Questioning the local gods

 

I wonder if each city has its own god.

The idea was rather common in the ancient world. Many first century Jews believed demons ruled entire cities. Pagans too believed in local deities. In Ephesus, the mother goddess Artemis ruled supreme. When she was challenged, it was seen as a challenge to the well-being of the city (Acts 19:26-28).

But local gods reigning over a city? Surely we’ve grown out of such myths, haven’t we?

Two weeks ago it snowed in Denver. The forecasters predicted 8-12 inches (which turned out to be a drastically generous estimation). High winds, close to no visibility. Stores were closing; churches canceled services. Stay home. It’s the obvious choice. But many Denverites did the opposite. SUVs were warmed up, skiis and snowboards were strapped to the top rack, and true Coloradoans braved the weather to shred some fresh powder, blizzard and all. The mountains called. And we answered – dutifully, faithfully, bravely.

It’s no secret that Denver is a city defined by the Rocky Mountains. Our culture has been defined by the outdoors. Everybody does triathlons here. Even me. Biking, camping, skiiing, running. I even have friends who do the “Tough Mudder” – a romp through the mud to show your Spartan spirit. Our 300 days of sun a year shape more than our interests. They shape our very being.

Several friends and I speculate about the culture of Colorado. What is ultimate to these people? The earth? That would be Boulder. The individual? We certainly are a state of cowboys. But what, or who, really reigns here? The purple mountains majesty, of course. We live for recreation – for the weekend.

How does this influence our view of work? Everybody moves to New York to work. But nobody moves to Denver to work; they move here to play. Yes, put in your hours, but ultimately its about finding a villa, a latte, and a black diamond run with some fresh snow.

But how can we determine if something good (ie God’s creation) has become something ultimate? The best definition of a god I’ve found comes from philosopher Neil Postman.
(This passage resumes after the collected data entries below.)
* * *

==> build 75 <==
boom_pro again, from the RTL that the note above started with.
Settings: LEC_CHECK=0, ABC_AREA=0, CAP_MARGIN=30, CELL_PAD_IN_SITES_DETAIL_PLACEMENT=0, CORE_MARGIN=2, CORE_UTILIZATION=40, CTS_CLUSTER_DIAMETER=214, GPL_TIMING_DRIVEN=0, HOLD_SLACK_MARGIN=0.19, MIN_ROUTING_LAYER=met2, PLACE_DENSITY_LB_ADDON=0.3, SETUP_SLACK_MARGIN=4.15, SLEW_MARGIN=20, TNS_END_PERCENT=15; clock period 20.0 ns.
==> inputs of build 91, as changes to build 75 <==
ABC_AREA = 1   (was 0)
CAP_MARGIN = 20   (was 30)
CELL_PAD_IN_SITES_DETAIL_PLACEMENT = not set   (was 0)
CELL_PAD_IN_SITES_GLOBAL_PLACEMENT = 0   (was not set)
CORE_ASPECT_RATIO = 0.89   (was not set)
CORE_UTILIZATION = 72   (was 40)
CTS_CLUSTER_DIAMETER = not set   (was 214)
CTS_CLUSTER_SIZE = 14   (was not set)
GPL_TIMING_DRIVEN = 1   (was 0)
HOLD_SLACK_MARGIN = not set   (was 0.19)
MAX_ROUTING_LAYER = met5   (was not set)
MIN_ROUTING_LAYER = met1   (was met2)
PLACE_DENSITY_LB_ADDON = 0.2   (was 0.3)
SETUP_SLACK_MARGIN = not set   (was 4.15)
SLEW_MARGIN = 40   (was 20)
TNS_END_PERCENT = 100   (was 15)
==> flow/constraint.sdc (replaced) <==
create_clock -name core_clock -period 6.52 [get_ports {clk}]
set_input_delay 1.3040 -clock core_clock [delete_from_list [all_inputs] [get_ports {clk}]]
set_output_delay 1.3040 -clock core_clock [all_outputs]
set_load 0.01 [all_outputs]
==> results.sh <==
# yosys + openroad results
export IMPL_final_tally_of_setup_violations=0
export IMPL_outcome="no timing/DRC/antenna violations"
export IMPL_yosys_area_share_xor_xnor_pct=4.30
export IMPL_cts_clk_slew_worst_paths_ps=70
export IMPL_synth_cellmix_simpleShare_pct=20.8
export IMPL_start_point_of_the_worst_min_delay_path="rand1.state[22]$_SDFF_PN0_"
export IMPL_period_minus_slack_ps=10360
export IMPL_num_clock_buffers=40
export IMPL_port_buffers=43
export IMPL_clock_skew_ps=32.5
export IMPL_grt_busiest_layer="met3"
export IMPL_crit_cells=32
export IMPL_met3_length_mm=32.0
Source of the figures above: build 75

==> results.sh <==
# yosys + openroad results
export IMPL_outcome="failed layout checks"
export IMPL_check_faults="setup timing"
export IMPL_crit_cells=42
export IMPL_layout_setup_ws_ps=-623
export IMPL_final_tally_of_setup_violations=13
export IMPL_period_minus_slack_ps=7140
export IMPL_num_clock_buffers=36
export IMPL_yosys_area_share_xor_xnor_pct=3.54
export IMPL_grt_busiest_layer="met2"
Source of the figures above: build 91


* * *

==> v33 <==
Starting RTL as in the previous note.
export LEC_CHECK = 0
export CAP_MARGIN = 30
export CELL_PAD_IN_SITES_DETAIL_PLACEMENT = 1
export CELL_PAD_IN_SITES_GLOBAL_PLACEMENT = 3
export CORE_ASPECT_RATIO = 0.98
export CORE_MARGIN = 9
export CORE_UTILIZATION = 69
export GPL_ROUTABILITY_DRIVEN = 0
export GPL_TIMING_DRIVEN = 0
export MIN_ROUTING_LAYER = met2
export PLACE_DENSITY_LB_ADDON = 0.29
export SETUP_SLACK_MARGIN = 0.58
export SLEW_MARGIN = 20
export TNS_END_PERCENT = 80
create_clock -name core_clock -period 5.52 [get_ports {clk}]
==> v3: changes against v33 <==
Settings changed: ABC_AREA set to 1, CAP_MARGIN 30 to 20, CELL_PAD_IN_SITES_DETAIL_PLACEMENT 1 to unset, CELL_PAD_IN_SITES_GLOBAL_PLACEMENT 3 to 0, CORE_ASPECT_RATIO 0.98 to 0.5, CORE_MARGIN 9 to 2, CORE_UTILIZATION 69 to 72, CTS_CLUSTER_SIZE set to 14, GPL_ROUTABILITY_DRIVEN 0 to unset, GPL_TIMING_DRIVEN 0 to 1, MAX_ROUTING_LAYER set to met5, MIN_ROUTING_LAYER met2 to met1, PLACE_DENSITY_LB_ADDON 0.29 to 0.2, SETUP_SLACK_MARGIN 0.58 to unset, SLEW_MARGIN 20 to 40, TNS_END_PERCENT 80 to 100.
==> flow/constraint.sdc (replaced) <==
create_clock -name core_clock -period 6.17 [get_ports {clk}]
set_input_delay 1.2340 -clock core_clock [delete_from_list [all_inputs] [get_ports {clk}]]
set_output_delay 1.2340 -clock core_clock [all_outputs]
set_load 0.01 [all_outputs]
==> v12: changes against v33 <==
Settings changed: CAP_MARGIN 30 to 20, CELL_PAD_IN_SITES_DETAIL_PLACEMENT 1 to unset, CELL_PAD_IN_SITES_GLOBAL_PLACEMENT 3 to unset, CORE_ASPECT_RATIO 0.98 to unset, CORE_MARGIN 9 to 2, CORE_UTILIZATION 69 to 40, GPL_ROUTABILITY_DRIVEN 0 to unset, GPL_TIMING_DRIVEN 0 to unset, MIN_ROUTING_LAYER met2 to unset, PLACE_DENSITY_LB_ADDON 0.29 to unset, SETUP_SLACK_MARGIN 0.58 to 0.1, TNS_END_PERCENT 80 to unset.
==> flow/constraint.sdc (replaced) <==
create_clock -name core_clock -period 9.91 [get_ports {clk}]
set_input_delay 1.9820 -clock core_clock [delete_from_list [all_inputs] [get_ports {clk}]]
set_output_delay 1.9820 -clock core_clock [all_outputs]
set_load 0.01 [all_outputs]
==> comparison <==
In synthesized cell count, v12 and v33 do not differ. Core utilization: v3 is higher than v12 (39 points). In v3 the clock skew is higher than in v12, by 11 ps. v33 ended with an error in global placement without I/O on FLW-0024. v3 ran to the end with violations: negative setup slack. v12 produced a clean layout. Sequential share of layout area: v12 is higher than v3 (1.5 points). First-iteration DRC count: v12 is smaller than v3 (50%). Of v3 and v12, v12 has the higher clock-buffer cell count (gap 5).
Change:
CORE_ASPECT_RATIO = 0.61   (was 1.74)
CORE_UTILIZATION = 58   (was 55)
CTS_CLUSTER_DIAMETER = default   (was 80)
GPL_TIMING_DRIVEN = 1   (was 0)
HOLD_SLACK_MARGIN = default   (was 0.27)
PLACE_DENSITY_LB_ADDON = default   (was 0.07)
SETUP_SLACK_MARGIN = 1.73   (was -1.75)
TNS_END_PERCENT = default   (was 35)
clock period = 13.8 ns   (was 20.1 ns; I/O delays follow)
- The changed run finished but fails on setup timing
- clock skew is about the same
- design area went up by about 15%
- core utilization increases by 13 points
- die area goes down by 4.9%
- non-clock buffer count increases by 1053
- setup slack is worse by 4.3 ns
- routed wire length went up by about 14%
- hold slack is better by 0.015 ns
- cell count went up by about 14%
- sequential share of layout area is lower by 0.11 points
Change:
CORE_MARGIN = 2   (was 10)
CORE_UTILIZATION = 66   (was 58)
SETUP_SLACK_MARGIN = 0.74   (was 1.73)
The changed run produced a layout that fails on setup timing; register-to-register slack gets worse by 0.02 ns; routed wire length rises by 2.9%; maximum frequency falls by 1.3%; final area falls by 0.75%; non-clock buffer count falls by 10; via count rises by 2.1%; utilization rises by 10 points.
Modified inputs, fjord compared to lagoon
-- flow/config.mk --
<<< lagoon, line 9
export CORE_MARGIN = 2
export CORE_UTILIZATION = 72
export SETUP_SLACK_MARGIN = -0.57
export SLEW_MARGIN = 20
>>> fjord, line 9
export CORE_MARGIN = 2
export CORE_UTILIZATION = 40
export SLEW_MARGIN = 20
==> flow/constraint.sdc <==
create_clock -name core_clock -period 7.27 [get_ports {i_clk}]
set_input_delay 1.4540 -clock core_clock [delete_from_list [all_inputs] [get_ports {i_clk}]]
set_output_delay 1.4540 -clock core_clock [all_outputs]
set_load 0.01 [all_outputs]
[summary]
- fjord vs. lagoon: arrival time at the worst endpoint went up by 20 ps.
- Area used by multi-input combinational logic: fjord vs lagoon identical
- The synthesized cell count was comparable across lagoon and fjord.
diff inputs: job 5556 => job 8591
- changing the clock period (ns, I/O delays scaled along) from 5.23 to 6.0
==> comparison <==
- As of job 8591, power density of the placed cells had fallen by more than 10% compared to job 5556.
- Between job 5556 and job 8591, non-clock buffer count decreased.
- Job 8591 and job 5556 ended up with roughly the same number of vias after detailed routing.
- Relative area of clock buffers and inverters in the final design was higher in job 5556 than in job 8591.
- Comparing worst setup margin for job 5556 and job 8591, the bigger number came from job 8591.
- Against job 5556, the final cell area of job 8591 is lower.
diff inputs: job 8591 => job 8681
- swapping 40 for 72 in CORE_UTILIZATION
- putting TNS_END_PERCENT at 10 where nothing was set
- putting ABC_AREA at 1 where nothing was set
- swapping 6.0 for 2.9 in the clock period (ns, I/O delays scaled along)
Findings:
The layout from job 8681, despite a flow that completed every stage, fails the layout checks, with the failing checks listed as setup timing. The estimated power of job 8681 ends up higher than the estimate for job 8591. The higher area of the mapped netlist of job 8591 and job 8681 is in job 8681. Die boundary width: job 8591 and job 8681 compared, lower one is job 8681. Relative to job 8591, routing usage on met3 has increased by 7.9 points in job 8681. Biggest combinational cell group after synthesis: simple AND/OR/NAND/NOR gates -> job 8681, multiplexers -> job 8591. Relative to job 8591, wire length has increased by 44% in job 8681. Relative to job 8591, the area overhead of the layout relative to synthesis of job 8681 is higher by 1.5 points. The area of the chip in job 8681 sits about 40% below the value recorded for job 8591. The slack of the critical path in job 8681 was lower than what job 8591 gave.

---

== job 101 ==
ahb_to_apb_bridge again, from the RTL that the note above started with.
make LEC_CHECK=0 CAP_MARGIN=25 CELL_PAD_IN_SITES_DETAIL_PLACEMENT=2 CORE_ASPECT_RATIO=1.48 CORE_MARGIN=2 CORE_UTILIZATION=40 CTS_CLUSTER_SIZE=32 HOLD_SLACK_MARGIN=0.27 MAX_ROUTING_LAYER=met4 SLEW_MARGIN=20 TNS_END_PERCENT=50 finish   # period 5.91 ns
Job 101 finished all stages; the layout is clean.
In his book The End of Education, he points out how easily teachers are swayed by the “god of Technology.”

“At some point it becomes far from asinine to speak of the god of Technology – in the sense that people believe technology works, that they rely on it, that it makes promises, that they are bereft when denied access to it , that they are delighted when they are in its presence, that for most people it works in mysterious ways, that they condemn people who speak against it, that they stand in awe of it, and that, in the born-again mode, they will alter their lifestyles, their schedules, their habits and their relationships to accommodate it. If this is not a form of religious belief, what is?”

Postman is not only writing for Silicon Valley here. In Denver, to what extent do we rely on nature, stand in awe of it, condemn those who speak against it, marvel in its presence, and alter our “lifestyles, schedules, habits and relationships to accommodate it?” When church planters come to Denver, they learn quickly that they start services on Sunday night, not Sunday morning, because that’s when Denverites return from the mountains.

Questioning loyalty to the local gods is awfully unpopular. Easier to work around them. Far easier yet to believe that we’ve grown out of silly, ancient myths of gods ruling over entire cities.

Discussion question: What are the gods of your city?